Brief:
Start at the line holding "b_a_q <= b_a; b_b_q <= b_b; b_c_q <= b_c;". Write out that line and each one after it to the end of the data, unchanged.

Dataset entries
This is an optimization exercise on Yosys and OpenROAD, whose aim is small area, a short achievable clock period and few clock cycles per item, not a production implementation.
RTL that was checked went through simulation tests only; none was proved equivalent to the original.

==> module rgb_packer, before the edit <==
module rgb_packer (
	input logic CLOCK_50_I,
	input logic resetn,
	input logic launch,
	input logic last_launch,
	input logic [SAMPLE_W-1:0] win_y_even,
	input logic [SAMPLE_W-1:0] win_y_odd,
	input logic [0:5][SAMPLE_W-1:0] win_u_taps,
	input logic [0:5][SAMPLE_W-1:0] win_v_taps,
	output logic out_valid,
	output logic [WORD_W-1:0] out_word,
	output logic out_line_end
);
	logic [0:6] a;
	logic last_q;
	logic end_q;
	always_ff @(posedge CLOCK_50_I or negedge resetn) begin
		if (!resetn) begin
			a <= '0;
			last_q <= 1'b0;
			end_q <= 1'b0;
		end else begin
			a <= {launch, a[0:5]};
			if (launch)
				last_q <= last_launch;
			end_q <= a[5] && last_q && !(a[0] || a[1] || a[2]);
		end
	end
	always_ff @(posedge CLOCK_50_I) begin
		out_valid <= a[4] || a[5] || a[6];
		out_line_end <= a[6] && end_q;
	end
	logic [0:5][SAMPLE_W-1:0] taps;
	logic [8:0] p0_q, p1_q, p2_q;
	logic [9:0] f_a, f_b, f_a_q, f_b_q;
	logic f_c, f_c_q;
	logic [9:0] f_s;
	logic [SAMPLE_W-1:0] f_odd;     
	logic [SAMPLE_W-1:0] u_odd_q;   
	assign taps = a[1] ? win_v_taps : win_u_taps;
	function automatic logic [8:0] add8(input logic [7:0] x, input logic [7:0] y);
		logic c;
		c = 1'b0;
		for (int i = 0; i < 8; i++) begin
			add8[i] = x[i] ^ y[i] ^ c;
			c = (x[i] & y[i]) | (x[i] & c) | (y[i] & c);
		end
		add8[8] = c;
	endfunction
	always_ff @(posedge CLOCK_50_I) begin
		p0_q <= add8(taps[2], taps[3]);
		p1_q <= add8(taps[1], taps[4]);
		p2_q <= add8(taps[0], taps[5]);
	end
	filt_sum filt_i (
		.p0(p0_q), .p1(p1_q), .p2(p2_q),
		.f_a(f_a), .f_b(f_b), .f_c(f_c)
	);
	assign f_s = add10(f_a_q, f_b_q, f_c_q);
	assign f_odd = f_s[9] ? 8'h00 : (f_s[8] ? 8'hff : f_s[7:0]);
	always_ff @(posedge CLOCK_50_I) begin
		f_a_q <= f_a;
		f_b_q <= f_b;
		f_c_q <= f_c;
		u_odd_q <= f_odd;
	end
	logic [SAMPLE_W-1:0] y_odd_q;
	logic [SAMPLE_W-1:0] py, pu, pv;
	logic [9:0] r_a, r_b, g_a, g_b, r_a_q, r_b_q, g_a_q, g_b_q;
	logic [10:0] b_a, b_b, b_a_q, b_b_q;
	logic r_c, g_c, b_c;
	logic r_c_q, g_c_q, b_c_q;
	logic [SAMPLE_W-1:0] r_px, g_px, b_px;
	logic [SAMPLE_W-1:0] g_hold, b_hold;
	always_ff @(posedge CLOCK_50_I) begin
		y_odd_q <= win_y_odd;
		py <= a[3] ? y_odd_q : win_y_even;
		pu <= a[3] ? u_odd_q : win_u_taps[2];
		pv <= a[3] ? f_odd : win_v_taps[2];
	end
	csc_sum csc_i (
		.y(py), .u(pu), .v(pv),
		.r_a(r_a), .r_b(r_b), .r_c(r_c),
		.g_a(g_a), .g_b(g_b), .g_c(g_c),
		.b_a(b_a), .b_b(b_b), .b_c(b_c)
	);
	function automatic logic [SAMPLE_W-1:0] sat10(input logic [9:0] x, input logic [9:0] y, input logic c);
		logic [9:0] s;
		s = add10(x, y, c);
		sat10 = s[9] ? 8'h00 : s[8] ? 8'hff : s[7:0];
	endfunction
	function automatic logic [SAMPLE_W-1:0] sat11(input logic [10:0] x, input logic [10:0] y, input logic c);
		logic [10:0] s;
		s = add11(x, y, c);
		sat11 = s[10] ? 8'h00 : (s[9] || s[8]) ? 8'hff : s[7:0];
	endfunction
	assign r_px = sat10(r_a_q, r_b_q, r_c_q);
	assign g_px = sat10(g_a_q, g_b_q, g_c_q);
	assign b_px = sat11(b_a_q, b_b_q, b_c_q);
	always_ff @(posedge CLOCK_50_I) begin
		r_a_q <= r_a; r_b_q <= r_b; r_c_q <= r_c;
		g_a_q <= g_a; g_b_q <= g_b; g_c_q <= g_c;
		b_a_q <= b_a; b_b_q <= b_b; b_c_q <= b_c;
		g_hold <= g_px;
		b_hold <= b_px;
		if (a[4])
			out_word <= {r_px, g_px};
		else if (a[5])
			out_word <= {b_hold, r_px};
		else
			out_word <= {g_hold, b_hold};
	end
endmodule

Response area:
		b_a_q <= b_a; b_b_q <= b_b; b_c_q <= b_c;
		g_hold <= g_px;
		b_hold <= b_px;
		if (a[4])
			out_word <= {r_px, g_px};
		else if (a[5])
			out_word <= {b_hold, r_px};
		else
			out_word <= {g_hold, b_hold};
	end
endmodule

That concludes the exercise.